__Source data__.
_ _ _

==> src/rtl/button_pkg.sv <==
// Shared key indices, code widths and repeat-FSM states for the front-panel button path.
package button_pkg;

  localparam int NUM_KEYS   = 9;
  localparam int KEY_CODE_W = 4;

  localparam logic [KEY_CODE_W-1:0] KEY_AU   = 4'd0;
  localparam logic [KEY_CODE_W-1:0] KEY_DIS  = 4'd1;
  localparam logic [KEY_CODE_W-1:0] KEY_L    = 4'd2;
  localparam logic [KEY_CODE_W-1:0] KEY_R    = 4'd3;
  localparam logic [KEY_CODE_W-1:0] KEY_F    = 4'd4;
  localparam logic [KEY_CODE_W-1:0] KEY_PRH  = 4'd5;
  localparam logic [KEY_CODE_W-1:0] KEY_PRF  = 4'd6;
  localparam logic [KEY_CODE_W-1:0] KEY_PRC  = 4'd7;
  localparam logic [KEY_CODE_W-1:0] KEY_ICR  = 4'd8;
  localparam logic [KEY_CODE_W-1:0] KEY_NONE = 4'hF;

  typedef enum logic [1:0] {
    IDLE,
    HOLD,
    REPEAT
  } rpt_state_t;

  // Lowest set index wins; KEY_NONE when nothing is set.
  function automatic logic [KEY_CODE_W-1:0] first_key(input logic [NUM_KEYS-1:0] v);
    first_key = KEY_NONE;
    for (int i = NUM_KEYS - 1; i >= 0; i--) begin
      if (v[i]) first_key = KEY_CODE_W'(i);
    end
  endfunction

endpackage

==> src/rtl/key_repeat_timer.sv <==
// Auto-repeat FSM and counter for keys 0/1: HOLD_CYCLES to the first repeat, then every REPEAT_CYCLES.
module key_repeat_timer
  import button_pkg::*;
#(
  parameter int HOLD_CYCLES   = 50_000_000,
  parameter int REPEAT_CYCLES = 10_000_000
) (
  input  logic       i_clk,
  input  logic       i_reset,
  input  logic       i_start,
  input  logic       i_key,
  input  logic [1:0] i_level,
  input  logic       i_abort,
  output logic       o_repeat,
  output logic       o_key
);

  localparam int MAX_CYCLES = (HOLD_CYCLES > REPEAT_CYCLES) ? HOLD_CYCLES : REPEAT_CYCLES;
  localparam int CNT_W      = $clog2(MAX_CYCLES);
  localparam logic [CNT_W-1:0] HOLD_LAST   = CNT_W'(HOLD_CYCLES - 1);
  localparam logic [CNT_W-1:0] REPEAT_LAST = CNT_W'(REPEAT_CYCLES - 1);

  rpt_state_t       r_state, w_state_nxt;
  logic [CNT_W-1:0] r_cnt, w_cnt_nxt;
  logic             r_trk, w_trk_nxt;
  logic             w_repeat;
  logic             w_level;

  assign w_level  = i_level[r_trk];
  assign o_repeat = w_repeat;
  assign o_key    = r_trk;

  always_ff @(posedge i_clk) begin
    if (!i_reset) begin
      r_state <= IDLE;
      r_cnt   <= '0;
      r_trk   <= 1'b0;
    end else begin
      r_state <= w_state_nxt;
      r_cnt   <= w_cnt_nxt;
      r_trk   <= w_trk_nxt;
    end
  end

  // A fresh rise always overrides the timer, which also suppresses a coincident repeat.
  always_comb begin
    w_state_nxt = r_state;
    w_cnt_nxt   = r_cnt;
    w_trk_nxt   = r_trk;
    w_repeat    = 1'b0;
    if (i_start) begin
      w_state_nxt = HOLD;
      w_cnt_nxt   = '0;
      w_trk_nxt   = i_key;
    end else if (i_abort) begin
      w_state_nxt = IDLE;
      w_cnt_nxt   = '0;
    end else begin
      case (r_state)
        IDLE: begin
          w_cnt_nxt = '0;
        end
        HOLD: begin
          if (!w_level) begin
            w_state_nxt = IDLE;
            w_cnt_nxt   = '0;
          end else if (r_cnt == HOLD_LAST) begin
            w_repeat    = 1'b1;
            w_state_nxt = REPEAT;
            w_cnt_nxt   = '0;
          end else begin
            w_cnt_nxt = r_cnt + 1'b1;
          end
        end
        REPEAT: begin
          if (!w_level) begin
            w_state_nxt = IDLE;
            w_cnt_nxt   = '0;
          end else if (r_cnt == REPEAT_LAST) begin
            w_repeat  = 1'b1;
            w_cnt_nxt = '0;
          end else begin
            w_cnt_nxt = r_cnt + 1'b1;
          end
        end
        default: begin
          w_state_nxt = IDLE;
          w_cnt_nxt   = '0;
        end
      endcase
    end
  end

endmodule
**src/rtl/frame_loader.sv**
```systemverilog
// Frame loader: accepts a raster-order pixel stream and writes one frame into frame memory.
// Optional build macro FRAME_LOADER_SOF_RESYNC_EN: a mid-frame start-of-frame restarts the frame at address 0.
module frame_loader #(
    parameter int BITS    = 8,
    parameter int ADDRLEN = 19,
    parameter int ROW     = 480,
    parameter int COL     = 640
) (
    input  logic               clk,
    input  logic               rst,
    input  logic               in_valid,
    input  logic               in_sof,
    input  logic [BITS-1:0]    in_pixel,
    output logic               in_ready,
    input  logic               frame_release,
    output logic               mem_wen,
    output logic [ADDRLEN-1:0] mem_waddr,
    output logic [BITS-1:0]    mem_wdata,
    output logic               frame_done,
    output logic               sync_err
);

    // state | meaning
    // IDLE  | waiting for a start-of-frame beat
    // LOAD  | writing pixels, addr_q is the next write address
    // DONE  | full frame held in memory until frame_release
    typedef enum logic [1:0] {
        IDLE = 2'd0,
        LOAD = 2'd1,
        DONE = 2'd2
    } state_t;

    localparam logic [ADDRLEN-1:0] LAST_ADDR = ADDRLEN'(ROW * COL - 1);

    state_t             state_q, state_d;
    logic [ADDRLEN-1:0] addr_q, addr_d;
    logic               mem_wen_q, mem_wen_d;
    logic [ADDRLEN-1:0] mem_waddr_q, mem_waddr_d;
    logic [BITS-1:0]    mem_wdata_q, mem_wdata_d;
    logic               frame_done_q, frame_done_d;
    logic               sync_err_q, sync_err_d;
    logic               accept;
    logic               resync;

    assign in_ready = (state_q != DONE);
    assign accept   = in_valid && in_ready;

`ifdef FRAME_LOADER_SOF_RESYNC_EN
    assign resync = in_sof;
`else
    assign resync = 1'b0;
`endif

    always_comb begin
        state_d     = state_q;
        addr_d      = addr_q;
        mem_wen_d   = 1'b0;
        mem_waddr_d = mem_waddr_q;
        mem_wdata_d = mem_wdata_q;
        sync_err_d  = sync_err_q;
        case (state_q)
            IDLE: begin
                if (accept) begin
                    if (in_sof) begin
                        mem_wen_d   = 1'b1;
                        mem_waddr_d = '0;
                        mem_wdata_d = in_pixel;
                        addr_d      = ADDRLEN'(1);
                        state_d     = LOAD;
                    end else begin
                        sync_err_d = 1'b1;
                    end
                end
            end
            LOAD: begin
                if (accept) begin
                    mem_wen_d   = 1'b1;
                    mem_wdata_d = in_pixel;
                    if (resync) begin
                        sync_err_d  = 1'b1;
                        mem_waddr_d = '0;
                        addr_d      = ADDRLEN'(1);
                    end else begin
                        mem_waddr_d = addr_q;
                        if (addr_q == LAST_ADDR) begin
                            addr_d  = '0;
                            state_d = DONE;
                        end else begin
                            addr_d = addr_q + ADDRLEN'(1);
                        end
                    end
                end
            end
            DONE: begin
                if (frame_release) begin
                    state_d = IDLE;
                end
            end
            default: begin
                state_d = IDLE;
                addr_d  = '0;
            end
        endcase
        // frame_done tracks the next state so it rises alongside the last write
        frame_done_d = (state_d == DONE);
    end

    always_ff @(posedge clk) begin
        if (rst) begin
            state_q      <= IDLE;
            addr_q       <= '0;
            mem_wen_q    <= 1'b0;
            mem_waddr_q  <= '0;
            mem_wdata_q  <= '0;
            frame_done_q <= 1'b0;
            sync_err_q   <= 1'b0;
        end else begin
            state_q      <= state_d;
            addr_q       <= addr_d;
            mem_wen_q    <= mem_wen_d;
            mem_waddr_q  <= mem_waddr_d;
            mem_wdata_q  <= mem_wdata_d;
            frame_done_q <= frame_done_d;
            sync_err_q   <= sync_err_d;
        end
    end

    assign mem_wen    = mem_wen_q;
    assign mem_waddr  = mem_waddr_q;
    assign mem_wdata  = mem_wdata_q;
    assign frame_done = frame_done_q;
    assign sync_err   = sync_err_q;

endmodule

```
## config.mk

```make
export PLATFORM = sky130hd
export DESIGN_NAME = dot8
export DESIGN_NICKNAME = d
export VERILOG_FILES = /design/src/rtl/mvm_pkg.sv /design/src/rtl/add_level.sv /design/src/rtl/dot8.sv
export SDC_FILE = /design/constraint.sdc
export NUM_CORES = 2
export LEC_CHECK = 0
export BUFFER_PORTS_ARGS = -buffer_cell sky130_fd_sc_hd__buf_2
export CAP_MARGIN = 20
export CORE_MARGIN = 2
export CORE_UTILIZATION = 55
export CTS_CLUSTER_SIZE = 40
export DETAILED_ROUTE_END_ITERATION = 10
export HOLD_SLACK_MARGIN = 0.06
export PLACE_DENSITY = 0.7
export SYNTH_ARGS = -nofsm -noshare
export SYNTH_HDL_FRONTEND = slang
export SYNTH_SLANG_ARGS = --single-unit
```

## constraint.sdc

```tcl
create_clock -name clk -period 5.6 [get_ports clk]
set_input_delay 0.28 -clock clk [delete_from_list [all_inputs] [get_ports clk]]
set_output_delay 0.28 -clock clk [all_outputs]
set_load 0.01 [all_outputs]
```
## config.mk

```make
export PLATFORM = sky130hd
export DESIGN_NAME = pwm_bank
export DESIGN_NICKNAME = d
export VERILOG_FILES = /design/src/rtl/pwm_pkg.sv /design/src/rtl/pwm_channel.sv /design/src/rtl/pwm_bank.sv
export SDC_FILE = /design/constraint.sdc
export NUM_CORES = 1
export LEC_CHECK = 0
export ABC_AREA = 1
export ABC_CLOCK_PERIOD_IN_PS = 6000
export CORE_AREA = 4 4 171 173
export CTS_CLUSTER_SIZE = 30
export DETAILED_ROUTE_END_ITERATION = 8
export DIE_AREA = 0 0 175 177
export SETUP_SLACK_MARGIN = 0.5
export SYNTH_ARGS = -nofsm -noshare
export SYNTH_HDL_FRONTEND = slang
export SYNTH_SLANG_ARGS = --single-unit
```

## constraint.sdc

```tcl
create_clock -name clk -period 6 [get_ports clk]
set_input_delay 0.9 -clock clk [delete_from_list [all_inputs] [get_ports clk]]
set_output_delay 0.9 -clock clk [all_outputs]
set_load 0.01 [all_outputs]
```

## src/rtl/pwm_pkg.sv

```systemverilog
// ============================================================================
// Module      : pwm_pkg
// Description : Shared types and default parameter values for the PWM bank.
//               pwm_mode_e selects edge- or center-aligned counting and
//               pwm_dir_e is the state of the center-mode up/down FSM.
// Revision    : 1.0 - initial release
// ============================================================================
`default_nettype none

package pwm_pkg;

    typedef enum logic {
        PWM_EDGE   = 1'b0,
        PWM_CENTER = 1'b1
    } pwm_mode_e;

    typedef enum logic {
        DIR_UP   = 1'b0,
        DIR_DOWN = 1'b1
    } pwm_dir_e;

    localparam int unsigned c_DEF_NUM_CH = 4;
    localparam int unsigned c_DEF_CNT_W  = 16;
    localparam int unsigned c_DEF_PSC_W  = 8;

endpackage : pwm_pkg

`default_nettype wire

```

## src/rtl/pwm_channel.sv

```systemverilog
// ============================================================================
// Module      : pwm_channel
// Description : One PWM output. Compares the shared period counter with the
//               channel duty and registers the polarity-adjusted level.
// Ports       : clk     - clock, rising edge
//               rst     - synchronous active-high reset (output forced to 0)
//               i_cnt   - current period counter value
//               i_duty  - active duty value for this channel
//               i_run   - global enable AND channel enable
//               i_pol   - polarity; also the level driven while not running
//               o_pwm   - registered PWM output
// Revision    : 1.0 - initial release
// ============================================================================
`default_nettype none

module pwm_channel #(
    parameter int unsigned CNT_W = 16
) (
    input  logic             clk,
    input  logic             rst,
    input  logic [CNT_W-1:0] i_cnt,
    input  logic [CNT_W-1:0] i_duty,
    input  logic             i_run,
    input  logic             i_pol,
    output logic             o_pwm
);

    logic w_raw;
    logic w_level;
    logic r_pwm;

    // Unsigned compare: duty 0 never asserts, duty above the period always does.
    assign w_raw   = (i_cnt < i_duty);
    assign w_level = i_run ? (w_raw ^ i_pol) : i_pol;

    always_ff @(posedge clk) begin
        if (rst) begin
            r_pwm <= 1'b0;
        end else begin
            r_pwm <= w_level;
        end
    end

    assign o_pwm = r_pwm;

endmodule : pwm_channel

`default_nettype wire

```

## src/rtl/pwm_bank.sv

```systemverilog
// ============================================================================
// Module      : pwm_bank
// Description : Bank of NUM_CH PWM channels sharing one prescaler and one
//               period counter. Period, mode and duties are double-buffered:
//               load writes the shadow copy, which moves to the active copy
//               at the next period boundary (or every cycle while disabled).
// Ports       : clk, reset       - clock / synchronous active-high reset
//               enable           - global run control
//               prescale         - counter advances every prescale+1 clocks
//               period, mode,
//               duty             - shadow values captured on load
//               load             - one-cycle shadow write strobe
//               ch_en, polarity  - per-channel enable and output inversion
//               pwm_out          - registered PWM outputs
//               period_end       - one-cycle pulse after each boundary
//               update_pending   - shadow written but not yet active
// Revision    : 1.0 - initial release
// ============================================================================
`default_nettype none

module pwm_bank
    import pwm_pkg::*;
#(
    parameter int unsigned NUM_CH = c_DEF_NUM_CH,
    parameter int unsigned CNT_W  = c_DEF_CNT_W,
    parameter int unsigned PSC_W  = c_DEF_PSC_W
) (
    input  logic                    clk,
    input  logic                    reset,
    input  logic                    enable,
    input  logic [PSC_W-1:0]        prescale,
    input  logic [CNT_W-1:0]        period,
    input  logic                    mode,
    input  logic [NUM_CH*CNT_W-1:0] duty,
    input  logic                    load,
    input  logic [NUM_CH-1:0]       ch_en,
    input  logic [NUM_CH-1:0]       polarity,
    output logic [NUM_CH-1:0]       pwm_out,
    output logic                    period_end,
    output logic                    update_pending
);

    localparam logic [CNT_W-1:0] c_CNT_ONE = CNT_W'(1);

    // Prescaler
    logic [PSC_W-1:0]        r_psc_cnt;
    logic [PSC_W-1:0]        w_psc_nxt;
    logic                    w_tick;

    // Counter / direction FSM
    logic [CNT_W-1:0]        r_cnt;
    logic [CNT_W-1:0]        w_cnt_nxt;
    logic [CNT_W-1:0]        w_cnt_inc;
    pwm_dir_e                r_dir;
    pwm_dir_e                w_dir_nxt;
    logic                    w_boundary;

    // Shadow and active configuration
    logic [CNT_W-1:0]        r_period_s;
    logic [CNT_W-1:0]        r_period_a;
    pwm_mode_e               r_mode_s;
    pwm_mode_e               r_mode_a;
    logic [NUM_CH*CNT_W-1:0] r_duty_s;
    logic [NUM_CH*CNT_W-1:0] r_duty_a;
    logic [CNT_W-1:0]        w_period_s_nxt;
    pwm_mode_e               w_mode_s_nxt;
    logic [NUM_CH*CNT_W-1:0] w_duty_s_nxt;

    logic                    r_upd_pend;
    logic                    r_period_end;
    logic                    w_transfer;

    // ------------------------------------------------------------------
    // Prescaler. A prescale reduced below the running count restarts the
    // count at 0 without producing a tick.
    // ------------------------------------------------------------------
    assign w_tick = enable && (r_psc_cnt == prescale);

    always_comb begin
        w_psc_nxt = r_psc_cnt + 1'b1;
        if (!enable || (r_psc_cnt >= prescale)) begin
            w_psc_nxt = '0;
        end
    end

    // ------------------------------------------------------------------
    // Counter next state. In center mode the direction register reflects
    // the direction of the next step: it turns DOWN as the counter reaches
    // period_a, and UP again at the boundary step from 1 to 0.
    // ------------------------------------------------------------------
    assign w_cnt_inc = r_cnt + c_CNT_ONE;

    always_comb begin
        w_cnt_nxt  = r_cnt;
        w_dir_nxt  = r_dir;
        w_boundary = 1'b0;
        if (!enable) begin
            w_cnt_nxt = '0;
            w_dir_nxt = DIR_UP;
        end else if (w_tick) begin
            if (r_mode_a == PWM_EDGE) begin
                if (r_cnt == r_period_a) begin
                    w_boundary = 1'b1;
                    w_cnt_nxt  = '0;
                    w_dir_nxt  = DIR_UP;
                end else begin
                    w_cnt_nxt  = w_cnt_inc;
                end
            end else begin
                if (r_period_a == '0) begin
                    w_boundary = 1'b1;
                    w_cnt_nxt  = '0;
                    w_dir_nxt  = DIR_UP;
                end else if (r_dir == DIR_UP) begin
                    w_cnt_nxt = w_cnt_inc;
                    if (w_cnt_inc == r_period_a) begin
                        w_dir_nxt = DIR_DOWN;
                    end
                end else begin
                    w_cnt_nxt = r_cnt - c_CNT_ONE;
                    if (r_cnt == c_CNT_ONE) begin
                        w_boundary = 1'b1;
                        w_dir_nxt  = DIR_UP;
                    end
                end
            end
        end
    end

    always_ff @(posedge clk) begin
        if (reset) begin
            r_dir <= DIR_UP;
        end else begin
            r_dir <= w_dir_nxt;
        end
    end

    // ------------------------------------------------------------------
    // Shadow / active registers. A load on the boundary cycle defers the
    // transfer so the just-written values get a full period of notice.
    // While disabled the active copy tracks the (post-load) shadow value.
    // ------------------------------------------------------------------
    assign w_period_s_nxt = load ? period : r_period_s;
    assign w_mode_s_nxt   = load ? pwm_mode_e'(mode) : r_mode_s;
    assign w_duty_s_nxt   = load ? duty : r_duty_s;
    assign w_transfer     = w_boundary && r_upd_pend && !load;

    always_ff @(posedge clk) begin
        if (reset) begin
            r_psc_cnt    <= '0;
            r_cnt        <= '0;
            r_period_s   <= '0;
            r_period_a   <= '0;
            r_mode_s     <= PWM_EDGE;
            r_mode_a     <= PWM_EDGE;
            r_duty_s     <= '0;
            r_duty_a     <= '0;
            r_upd_pend   <= 1'b0;
            r_period_end <= 1'b0;
        end else begin
            r_psc_cnt  <= w_psc_nxt;
            r_cnt      <= w_cnt_nxt;
            r_period_s <= w_period_s_nxt;
            r_mode_s   <= w_mode_s_nxt;
            r_duty_s   <= w_duty_s_nxt;
            if (!enable) begin
                r_period_a   <= w_period_s_nxt;
                r_mode_a     <= w_mode_s_nxt;
                r_duty_a     <= w_duty_s_nxt;
                r_upd_pend   <= 1'b0;
                r_period_end <= 1'b0;
            end else begin
                if (w_transfer) begin
                    r_period_a <= r_period_s;
                    r_mode_a   <= r_mode_s;
                    r_duty_a   <= r_duty_s;
                end
                r_upd_pend   <= load || (r_upd_pend && !w_boundary);
                r_period_end <= w_boundary;
            end
        end
    end

    assign period_end     = r_period_end;
    assign update_pending = r_upd_pend;

    // ------------------------------------------------------------------
    // Channels
    // ------------------------------------------------------------------
    for (genvar i = 0; i < NUM_CH; i++) begin : g_ch
        pwm_channel #(
            .CNT_W (CNT_W)
        ) u_ch (
            .clk    (clk),
            .rst    (reset),
            .i_cnt  (r_cnt),
            .i_duty (r_duty_a[i*CNT_W +: CNT_W]),
            .i_run  (enable & ch_en[i]),
            .i_pol  (polarity[i]),
            .o_pwm  (pwm_out[i])
        );
    end

endmodule : pwm_bank

`default_nettype wire

```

_ _ _

__Assignment__.
All that is needed is the opening run of the data, given again exactly: please include every line from the first through the line with "localparam logic [KEY_CODE_W-1:0] KEY_R", both ends kept.

__Problem solution__.
==> src/rtl/button_pkg.sv <==
// Shared key indices, code widths and repeat-FSM states for the front-panel button path.
package button_pkg;

  localparam int NUM_KEYS   = 9;
  localparam int KEY_CODE_W = 4;

  localparam logic [KEY_CODE_W-1:0] KEY_AU   = 4'd0;
  localparam logic [KEY_CODE_W-1:0] KEY_DIS  = 4'd1;
  localparam logic [KEY_CODE_W-1:0] KEY_L    = 4'd2;
  localparam logic [KEY_CODE_W-1:0] KEY_R    = 4'd3;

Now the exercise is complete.